As for PCA, the implementation of LDA will be broken down in several steps.

Creation of a list of pr_class containing each class information

We first need to split the data by classes and compute the mean and covariance by calling the constructor of the class pr_class.


In [ ]:
# Define a function to build a list (or vector) of pr_class
def BuildListClass(X, y, priors):
    # Find the number of classes
    nb_classes = np.size(np.unique(y))
    
    # Create an object for each class
    return [pr_class(X[np.ravel(np.nonzero(y == (np.unique(y)[count]))), :], \
                     y[np.ravel(np.nonzero(y == (np.unique(y)[count])))], \
                     priors[count]) for count in xrange(nb_classes)]
With-in class scatter matrix

(a) Complete the following code to compute the with-in class scatter matrix. Thus, make the sum of the covariance of each class normalized by their prior.


In [ ]:
# Define a function to compute the with-in class scatter matrix
### X is the list of `pr_class`
def ComputeSw(X):
    Sw = 0.
    for c in range(0, np.size(X)):
        Sw += ...
        
    return Sw
Between classes scatter matrix

(b) Complete the following code to compute the between classes scatter matrix.

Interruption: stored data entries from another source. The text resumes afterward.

**src/rtl/instr_sequencer.sv**
```systemverilog
// Multi-cycle fetch/decode/execute controller for the 32x16 GPR ALU datapath.
// It fetches over a req/ack port, strobes ALU execution, captures flags, and resolves jumps, NOP and HALT.
module instr_sequencer #(
  parameter int ADDR_W = 8,
  parameter int CNT_W  = 16
) (
  input  logic              clk,
  input  logic              rst_n,
  input  logic              start,
  output logic              imem_req,
  output logic [ADDR_W-1:0] imem_addr,
  input  logic              imem_ack,
  input  logic [31:0]       imem_rdata,
  output logic [31:0]       ir_out,
  output logic              exec_en,
  input  logic              sign_in,
  input  logic              zero_in,
  input  logic              carry_in,
  input  logic              overflow_in,
  output logic [3:0]        flags_q,
  output logic [ADDR_W-1:0] pc_out,
  output logic              busy,
  output logic              halted,
  output logic              illegal_op,
  output logic [CNT_W-1:0]  instr_cnt
);

  localparam logic [4:0] OP_JMP  = 5'd12;
  localparam logic [4:0] OP_JC   = 5'd13;
  localparam logic [4:0] OP_JNC  = 5'd14;
  localparam logic [4:0] OP_JS   = 5'd15;
  localparam logic [4:0] OP_JNS  = 5'd16;
  localparam logic [4:0] OP_JZ   = 5'd17;
  localparam logic [4:0] OP_JNZ  = 5'd18;
  localparam logic [4:0] OP_JV   = 5'd19;
  localparam logic [4:0] OP_JNV  = 5'd20;
  localparam logic [4:0] OP_HALT = 5'd22;

  typedef enum logic [2:0] {
    S_IDLE,
    S_FETCH,
    S_DECODE,
    S_EXEC,
    S_CAPTURE,
    S_HALT
  } state_t;

  state_t            state;
  logic [31:0]       ir;
  logic [ADDR_W-1:0] pc;
  logic              take_branch;
  logic [4:0]        op;
  logic              is_alu;
  logic              is_undef;
  logic              cond_met;

  assign op       = ir[31:27];
  assign is_alu   = (op < OP_JMP);
  assign is_undef = (op > OP_HALT);

  // flags_q holds {sign, zero, carry, overflow} from the most recent ALU op
  always_comb begin
    cond_met = 1'b0;
    case (op)
      OP_JMP:  cond_met = 1'b1;
      OP_JC:   cond_met = flags_q[1];
      OP_JNC:  cond_met = ~flags_q[1];
      OP_JS:   cond_met = flags_q[3];
      OP_JNS:  cond_met = ~flags_q[3];
      OP_JZ:   cond_met = flags_q[2];
      OP_JNZ:  cond_met = ~flags_q[2];
      OP_JV:   cond_met = flags_q[0];
      OP_JNV:  cond_met = ~flags_q[0];
      default: cond_met = 1'b0;
    endcase
  end

  always_ff @(posedge clk or negedge rst_n) begin
    if (!rst_n) begin
      state       <= S_IDLE;
      ir          <= '0;
      pc          <= '0;
      flags_q     <= '0;
      instr_cnt   <= '0;
      take_branch <= 1'b0;
      imem_req    <= 1'b0;
      exec_en     <= 1'b0;
      busy        <= 1'b0;
      halted      <= 1'b0;
      illegal_op  <= 1'b0;
    end else begin
      exec_en    <= 1'b0;
      illegal_op <= 1'b0;
      case (state)
        S_IDLE: begin
          if (start) begin
            pc       <= '0;
            imem_req <= 1'b1;
            busy     <= 1'b1;
            state    <= S_FETCH;
          end
        end
        S_FETCH: begin
          if (imem_ack) begin
            ir       <= imem_rdata;
            imem_req <= 1'b0;
            state    <= S_DECODE;
          end
        end
        S_DECODE: begin
          if (op == OP_HALT) begin
            instr_cnt <= instr_cnt + CNT_W'(1);
            busy      <= 1'b0;
            halted    <= 1'b1;
            state     <= S_HALT;
          end else begin
            exec_en    <= is_alu;
            illegal_op <= is_undef;
            state      <= S_EXEC;
          end
        end
        S_EXEC: begin
          take_branch <= cond_met;
          state       <= S_CAPTURE;
        end
        S_CAPTURE: begin
          if (is_alu)
            flags_q <= {sign_in, zero_in, carry_in, overflow_in};
          pc          <= take_branch ? ir[ADDR_W-1:0] : pc + ADDR_W'(1);
          instr_cnt   <= instr_cnt + CNT_W'(1);
          take_branch <= 1'b0;
          imem_req    <= 1'b1;
          state       <= S_FETCH;
        end
        S_HALT: begin
          if (start) begin
            pc       <= '0;
            imem_req <= 1'b1;
            busy     <= 1'b1;
            halted   <= 1'b0;
            state    <= S_FETCH;
          end
        end
        default: state <= S_IDLE;
      endcase
    end
  end

  assign imem_addr = pc;
  assign pc_out    = pc;
  assign ir_out    = ir;

endmodule

```
**config.mk**
```make
export PLATFORM = sky130hd
export DESIGN_NAME = instr_sequencer
export DESIGN_NICKNAME = d
export VERILOG_FILES = /design/src/rtl/instr_sequencer.sv
export SDC_FILE = /design/constraint.sdc
export NUM_CORES = 1
export LEC_CHECK = 0
export BUFFER_PORTS_ARGS = -buffer_cell sky130_fd_sc_hd__buf_2
export CELL_PAD_IN_SITES_DETAIL_PLACEMENT = 1
export CELL_PAD_IN_SITES_GLOBAL_PLACEMENT = 1
export CORE_UTILIZATION = 42
export CTS_CLUSTER_DIAMETER = 50
export CTS_CLUSTER_SIZE = 12
export DETAILED_ROUTE_END_ITERATION = 6
export PLACE_DENSITY = 0.92
export REMOVE_ABC_BUFFERS = 1
export SLEW_MARGIN = 20
export SYNTH_ARGS = -nofsm -noshare
export SYNTH_HDL_FRONTEND = slang
export SYNTH_SLANG_ARGS = --single-unit
```
**constraint.sdc**
```tcl
create_clock -name clk -period 4.2 [get_ports clk]
set_input_delay 0.42 -clock clk [delete_from_list [all_inputs] [get_ports clk]]
set_output_delay 0.42 -clock clk [all_outputs]
set_load 0.005 [all_outputs]
```
### Word-level counts from Yosys, hierarchy flattened

Index checks and enable logic that the tools add are counted.

* output and inout port bits: 73
* input port bits: 40
* word-level logic and storage cells: 77
* register bits: 69

* reductions and logical operators: 16
* equal/unequal tests: 19
* mux-type cells: 23
* bitwise operators: 4
* $add $sub $neg: 2
* order comparisons: 2

Operators by type and width (count)
* $pmux 16 s2: 1
* $eq 5x5->1 const B: 6
* $eq 5x4->1 const B: 4
* $add 16x1->16 const B: 1
* $mux 16: 1
* $mux 8: 2
* $pmux 8 s2: 1
* $pmux 3 s5: 1
* $reduce_and 2->1: 5
* $reduce_bool 2->1: 5
* $mux 1: 9
* $mux 3: 3
* $pmux 1 s9: 1
* $reduce_and 3->1: 3
* $add 8x1->8 const B: 1
* $eq 3x2->1 const B: 2
* $eq 3x3->1 const B: 2
* $ne 2x2->1 const B: 3
* $pmux 1 s2: 3
* $gt 5x5->1 const B: 1
* $lt 5x4->1 const B: 1
* $not 1->1: 4
* $eq 3x1->1 const B: 1
* $logic_not 3->1: 1
* other kinds (4): 4

### Depth between registers and ports, before layout

Gate-level depths: netlist of the first run.

* depth in word-level cells: 4
* gate-level depth with buffers: 7
* gate-level depth less buffers: 5

### Least setup slack after synthesis of the first run

OpenSTA, ideal clock, no wires.

* path type: register -> register
* from: reg state[1]
* to: reg ir[0] (netlist: ir_out[0])
* stages on the path, launching flop included: 7
* period minus slack after synthesis: 1.610 ns
* setup time: 0.127 ns
* arrival time: 1.483 ns
* required time: 4.073 ns
* path buffers: 3
* path slack: 2.590 ns
* path through: dfrtp_1 > buf_4 > nor2b_1 > and3_1 > buf_2 > buf_6 > mux2_1

* longest elaborated chain between the ends: 2

RTL lines
* from (decl): line 48 `state_t state;`
* from (signal assigned): line 80 `state <= S_IDLE;`
* from (signal assigned): line 100 `state <= S_FETCH;`
* from (signal assigned): line 107 `state <= S_DECODE;`
* $eq 3x1->1: line 94 `case (state)`
* $reduce_and 2->1 (no line)
* to (signal assigned): line 105 `ir <= imem_rdata;`
* to (decl): line 49 `logic [31:0] ir;`

No other way between the ends.
A chain may end at the register's enable or synchronous reset.

### Worst setup path after layout of the first run

* from: reg state[1]
* to: reg ir[19] (netlist: ir_out[19])

Same word-level chain as after synthesis.

==> flow_summary.yaml, run 1 <==
layout:
  nFillCells: 836
  final_area_um2: 4010
  final_util_pct: 54.2
  area_growth_pct: 22.2
  n_antenna_cell: 0
  nets: 415
  drive_above_1_share_pct: 39.7
  final_cells: 477
cts:
  clock_latency_ns: 0.35
  cts_tree: "built"
  post_cts_buffers: 0
  cts_buffers: 9
  clockBufferDepth: 2
  htree_num_levels: 3
  clock-sinks: 69
  clkTransAtPathRegs_ns: 0.08
  cts_hold_buf: 0
  ctsRootBufferMaster: "clkbuf_8"
  cts_resized: 0
routing:
  antenna_left: 0
  viasPerCell: 5.41
  dr.pass1.iters: 4
  first_iter_violations: 150
  wl_per_cell_um: 17.4
  num_vias: 2579
  drt_wl_total_mm: 8.31
  drc: 0
synthesis:
  yosysTopAreaCell: "dfrtp_1"
  synth_seq_cells: 69
  synth_cells: 270
  syn_avg_cell_area_um2: 12.2
  yosys-top-cells-area: "dfrtp_1 53%, mux2_1 9.6%, mux2_2 3.1%"
  synth_commonest_cells: "69 x dfrtp_1, 28 x mux2_1, 14 x nand2_1"
  synth-async-reset-ratio_pct: 100
  ys_seq_area_share_pct: 52.6
  synth.most_common_cell: "dfrtp_1"
  synth_edf_count: 0
  ys.warnings.count: 0
  synth_top_area_share_pct: 52.6
  synth_ff_type: "dfrtp_1"
  syn-cell-area_um2: 3280
  synth_cell_types: 57
timing:
  fin_crit_ns: 2.26
  skew_ns: 0.00937
  setup_tns_ns: 0
  report.final.slew_viol_count: 0
  slew_headroom_pct: 45.7
  rsz0062_at_grt: "false"
  setup_viol: 0
  max_freq_mhz: 443
  post-route-period-util_pct: 53.7
  holdWs_ns: 0.0639
  worst-slew-pin-transition_ns: 0.814
  hold_violations: 0
worst_setup_path:
  r2r-start: "state[1]"
  arrival_ns: 2.49
  reg2reg_to: "ir_out[19]"
  crit_chain: "nor2b_1 -> and3_2 -> mux2_2"
  cpPeakStageDelay_ns: 0.78
  worstPathRequired_ns: 4.43
  cp-start-kind: "flop"
  rrSetupSlack_ns: 1.94
  critPathCaptureType: "flop"
  critPathKind: "flop to flop"
  crit_slowest_cell: "and3_2"
  critPathMaxFanout: 34
  r2r.worst_path.cells: 3
floorplanning:
  core_um2: 7410
  rows: 31
  die_x_um: 90.4
  dieArea_um2: 8170
  die_y_um: 90.4
  ios: 113
  initial_utilization_pct: 44.3
global_routing:
  grt_pass1_wl_mm: 13.8
  grt-ovfl-total: 0
  grt_max_degree: 47
  grt_use_total_pct: 21.7
  antenna_found_initial: 0
  grt_pass1_vias: 2776
run_status:
  outcome: "finished clean"
power:
  p_leak_nw: 1.98
  ir_drop_mv: 0.331
  powerDensity_nw_per_um2: 644
place:
  place_area_um2: 3820
  io_buffers: 112
  hpwl_mm: 6.08
  gp_congestion: 0.816
  dp_cells: 461
worst_hold_path:
  hp-class: "input pin to asynchronous set/reset pin"
flow_run:
  maxCapViolations: 0
metrics by stage:
step / power, mW / setup WS [ns]
floorplan: 1.62 / 1.99
global placement: 2.00 / 2.07
detailed placement: 2.06 / 1.97
CTS: 2.61 / 1.94
global route: 2.76 / 1.80
finish: 2.58 / 1.94
worst max-delay path: cells and delay by family, from the launching register on:
kind,cells,cell delay [ns]
muxes,1,0.41
and+or+nand+nor,2,1.11
DFF,1,0.60
power by group:
part / leakage (nW) / switching, mW / internal, mW / total [mW]
Clock: 0.0964 / 0.255 / 0.289 / 0.544
Sequential: 0.864 / 0.279 / 0.909 / 1.19
Combinational: 1.02 / 0.392 / 0.458 / 0.850
final cells by class:
class	instances	area, µm²	share of cell area, %
clock inverters	4	47.5	1.18
inverters	8	30.0	0.748
flip-flops and latches	69	1730	43.0
multi-input cells	172	1370	34.1
well taps	99	124	3.09
repair buffers	113	571	14.2
clock buffers	12	145	3.62
flip-flops by register name (all words and copies together) (netlist names):
signal / flops
state: 3
imem_addr: 8
ir_out: 32
imem_req: 1
exec_en: 1
busy: 1
take_branch: 1
halted: 1
flags_q: 4
instr_cnt: 16
illegal_op: 1
kinds of logic (layout without fill, tap and decap cells):
kind of cell | after synthesis | after routing | synth area share [%]
muxes | 39 | 39 | 13.3
and+or+nand+nor | 74 | 74 | 14.5
adders and majority gates | 3 | 3 | 1.11
xor gates and xnor gates | 16 | 16 | 4.27
DFF | 69 | 69 | 52.6
buffers and inverters | 29 | 137 | 5.75
AOI/OAI and AO/OA | 40 | 40 | 8.46
how the worst max path moves through the flow:
stage                         from    endpoint  cells past startpoint
after floorplan           state[0]  ir_out[17]                      3
after global placement    state[1]  ir_out[20]                      3
after detailed placement  state[1]  ir_out[19]                      3
after CTS                 state[1]  ir_out[19]                      3
after global routing      state[1]  ir_out[19]                      3
final                     state[1]  ir_out[19]                      3
layout by cell type (no fill, tap or decap), types with 2 or more instances in the layout:
cell type  netlist  final
clkinv_2         0      2
a22oi_1          3      3
and3_1           6      5
mux2_2           9      9
dfrtp_1         69     69
xor2_1          10     10
nand2_1         14     14
mux2i_1          2      2
nor3_1           4      4
clkbuf_1         2      2
nand3_1          9      9
o21ai_1          5      5
nor3_2           4      4
buf_4           10      2
o31ai_1          5      5
clkbuf_8         0     10
a31oi_1          2      2
a21oi_1          8      8
nor4_1           5      5
o21ai_0          5      5
inv_1            6      6
nand2b_1         2      2
nor4b_1          2      2
xnor2_1          6      6
nor4_4           2      2
buf_2            4    111
nor2_1           9      9
nor2b_1          4      4
ha_1             2      2
mux2_1          28     28
per-layer routing:
metal	share of wire, %	global-route usage, %
met5	0	0
met1	40	25.9
met4	2.5	11.0
met3	7.3	6.23
met2	50	35.9
Power figures use the tool's default switching activity.
==> run 2, diff against run 1 <==
--- a/config.mk
+++ b/config.mk
@@ -8,11 +8,11 @@
 export BUFFER_PORTS_ARGS = -buffer_cell sky130_fd_sc_hd__buf_2
 export CELL_PAD_IN_SITES_DETAIL_PLACEMENT = 1
 export CELL_PAD_IN_SITES_GLOBAL_PLACEMENT = 1
-export CORE_UTILIZATION = 42
+export CORE_UTILIZATION = 39
 export CTS_CLUSTER_DIAMETER = 50
 export CTS_CLUSTER_SIZE = 12
 export DETAILED_ROUTE_END_ITERATION = 6
-export PLACE_DENSITY = 0.92
+export PLACE_DENSITY = 0.86
 export REMOVE_ABC_BUFFERS = 1
 export SLEW_MARGIN = 20
 export SYNTH_ARGS = -nofsm -noshare
==> constraint.sdc (replaced) <==
create_clock -name clk -period 2.3 [get_ports clk]
set_input_delay 0.23 -clock clk [delete_from_list [all_inputs] [get_ports clk]]
set_output_delay 0.23 -clock clk [all_outputs]
set_load 0.005 [all_outputs]
==> run 2 against run 1 <==
  * Design area is 0.78% higher
  * Non-clock buffer count grew 6
  * Global-route usage down 2.5 points
==> flow_summary.yaml, run 2 (same netlist as run 1, synthesis figures left out) <==
routing:
  dr.pass1.iters: 4
  first_iter_violations: 76
  antenna_left: 0
  num_vias: 2514
  wl_per_cell_um: 16.1
  drc: 0
  drt_wl_total_mm: 7.85
  viasPerCell: 5.15
timing:
  worst-slew-pin-transition_ns: 0.626
  fin_crit_ns: 1.92
  rsz0062_at_grt: "false"
  setup_viol: 0
  setup_tns_ns: 0
  report.final.slew_viol_count: 0
  post-route-period-util_pct: 83.3
  max_freq_mhz: 522
  hold_violations: 0
  slew_headroom_pct: 58.3
  skew_ns: 0.0124
  timing.final.ws_setup_ns: 0.385
global_routing:
  grt_pass1_wl_mm: 12.9
  antenna_found_initial: 0
  grt_use_total_pct: 19.2
  grt_max_degree: 29
  grt_pass1_vias: 2584
  grt-ovfl-total: 0
worst_setup_path:
  rrSetupSlack_ns: 0.38
  critPathCaptureType: "flop"
  critPathMaxFanout: 16
  critPathKind: "flop to flop"
  arrival_ns: 2.17
  worstPathRequired_ns: 2.55
  cp-start-kind: "flop"
cts:
  clockBufferDepth: 2
  htree_num_levels: 3
  clkTransAtPathRegs_ns: 0.08
  ctsRootBufferMaster: "clkbuf_8"
  cts_tree: "built"
  cts_resized: 0
  cts_buffers: 9
  clock-sinks: 69
  clock_latency_ns: 0.34
  post_cts_buffers: 0
power:
  p_leak_nw: 1.99
  powerDensity_nw_per_um2: 1150
  ir_drop_mv: 0.554
layout:
  final_common_cell: "buf_2"
  final_cell_mix: "112 x buf_2, 69 x dfrtp_1, 28 x mux2_1, 14 x nand2_1"
  nFillCells: 936
  n_antenna_cell: 0
  largest_register_ff_count: 32
  final_util_pct: 49.5
  drive_above_1_share_pct: 39.9
  area_growth_pct: 23.2
  nets: 421
run_status:
  outcome: "finished clean"
worst_hold_path:
  hp-class: "input pin to flop"
place:
  gp_congestion: 0.770
  pre_cts_slack_ns: 0.384
  io_buffers: 112
  hpwl_mm: 5.94
floorplanning:
  ios: 113
  dieArea_um2: 8790
  die_y_um: 93.8
  core_um2: 8180
  initial_utilization_pct: 40.2
  rows: 33
  die_x_um: 93.8
flow_run:
  maxCapViolations: 0
[run 2: changes by cell type in the layout (fill, tap and decap cells not counted), sizes merged]
cell         delta
buf             +5
bufinv          -1
clkbuf          +1
clkinvlp        -1
dlygate4sd3     +1
[run 2: routing by layer]
layer  up-vias  global-route usage, %  share of wire [%]
met3         6                   6.72                6.4
met2        81                   32.2                 51
met1      1247                   23.4                 42
met5         -                      0                  0
met4         0                   5.26                1.1
li1       1180                      -                  -
[run 2: area by class of cell]
class,instances,area [µm²],share of cell area [%]
inverters,8,30.0,0.743
clock inverters,2,10.0,0.248
well taps,105,131,3.25
flip-flops and latches,69,1730,42.7
repair buffers,119,628,15.5
clock buffers,13,149,3.68
multi-input cells,172,1370,33.8
[run 2: worst max-delay path, stage by stage, from the launching register on]
cell,delay [ns]
dfrtp_1,0.48
buf_4,0.21
nor3b_4,0.33
a31oi_4,0.18
nor4_1,0.42
xor2_1,0.19
[run 2: metrics by stage]
| step | hold slack (ns) | instances | cell area, µm² | power [mW] |
|---|---|---|---|---|
| 3_5_place_dp | 0.169 | 472 | 3870 | 3.83 |
| 3_3_place_gp | 0.164 | 472 | 3870 | 3.72 |
| 5_1_grt | 0.0813 | 488 | 4040 | 4.98 |
| 6_report | 0.0895 | 488 | 4040 | 4.63 |
| 4_1_cts | 0.0766 | 488 | 4040 | 4.70 |
| 2_1_floorplan | -0.0656 | 249 | 3120 | 2.95 |
[run 2: where the power goes]
| part | switching [mW] | internal [mW] | total, mW | leakage (nW) |
|---|---|---|---|---|
| Combinational | 0.789 | 0.888 | 1.68 | 1.05 |
| Sequential | 0.438 | 1.66 | 2.10 | 0.864 |
| Clock | 0.440 | 0.413 | 0.854 | 0.0833 |
[run 2: final timing paths]
path	startpoint	to	cells after the start
max reg2reg	state[1]	instr_cnt[13]	5
min reg2reg	instr_cnt[15]	instr_cnt[15]	1
min	imem_rdata[31]	ir_out[31]	3
max in group asynchronous	rst_n	flags_q[2]	3
max	state[1]	instr_cnt[13]	5
min in group asynchronous	rst_n	halted	2
[run 2: timing repair]
item                       4_1_cts  5_1_grt
hold endpoints to repair        14        0
setup endpoints to repair        0        0
hold buffers                     1        0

To do so, you will need to:

  • Concatenate all the data inside a matrix,
  • Compute the sum of the covariances which are the differences between the mean of each class and the total mean.

In [ ]:
# Define a function to compute the between classes scatter matrix
### X is the list of `pr_class`
def ComputeSb(X):
    # Concatenate all the data to get the mixture covariance
    all_data = ...
    all_data = ...
    
    Sb = 0.
    for c in range(0, np.size(X)):
        Sb += ...
    
    return Sb
Put it all together ...

(a) Complete the following function to implement LDA. To do so,

  • Construct a list of pr_class,
  • Compute the scatter matrix $S$ such as $S = \frac{S_b}{S_w}$,
  • Apply the eigen decomposition of $S$,
  • Return the eigenvalues and eigenvectors.

In [ ]:
# Definition of LDA
def LDAPr(X, y, priors):
   
    # Build the list of classes
    classes_pr = ...
    
    # Compute the matrix for subsequent decomposition
    S = ...
    
    # Compute the eigenvalues and eigenvectors of C
    w, v = ...
    w = ...
    v = ...
   
    return (w, v)
Apply LDA and dimension reduction

(a) Apply LDA and the dimension reduction for each class, plot the distribution of each class.


In [ ]:
...

(b) Plot the distribution of the different once projected in the low dimensional space.


In [ ]:
...

Implementation of LDA in scikit-learn toolbox

As reference, we give an example of how to use LDA implemented in scikit-learn.


In [4]:
# Import LDA from scikit-learn
from sklearn.lda import LDA

# Project using LDA
lda = LDA(n_components=1)
lda.fit(data, gt)

class_1_lda = lda.transform(class_1)
class_2_lda = lda.transform(class_2)
class_3_lda = lda.transform(class_3)

# Plot the different class
nb_bins = 50

fig = plt.figure()
# Distribution of the projection of the class #1 
n, bins, patches = plt.hist(class_1_lda, nb_bins, normed=1, histtype='stepfilled', label='Class #1')
plt.setp(patches, 'facecolor', 'b', 'alpha', 0.75)
# Distribution of the projection of the class #1
n, bins, patches = plt.hist(class_2_lda, nb_bins, normed=1, histtype='stepfilled', label='Class #2')
plt.setp(patches, 'facecolor', 'r', 'alpha', 0.75)
# Distribution of the projection of the class #1
n, bins, patches = plt.hist(class_3_lda, nb_bins, normed=1, histtype='stepfilled', label='Class #3')
plt.setp(patches, 'facecolor', 'g', 'alpha', 0.75)
plt.legend(framealpha=0)

mpld3.display(fig)


Out[4]:

To take away ...

(a) Explain in few lines the difference between PCA and LDA.

(b) Explain the difference between features selection and features extraction.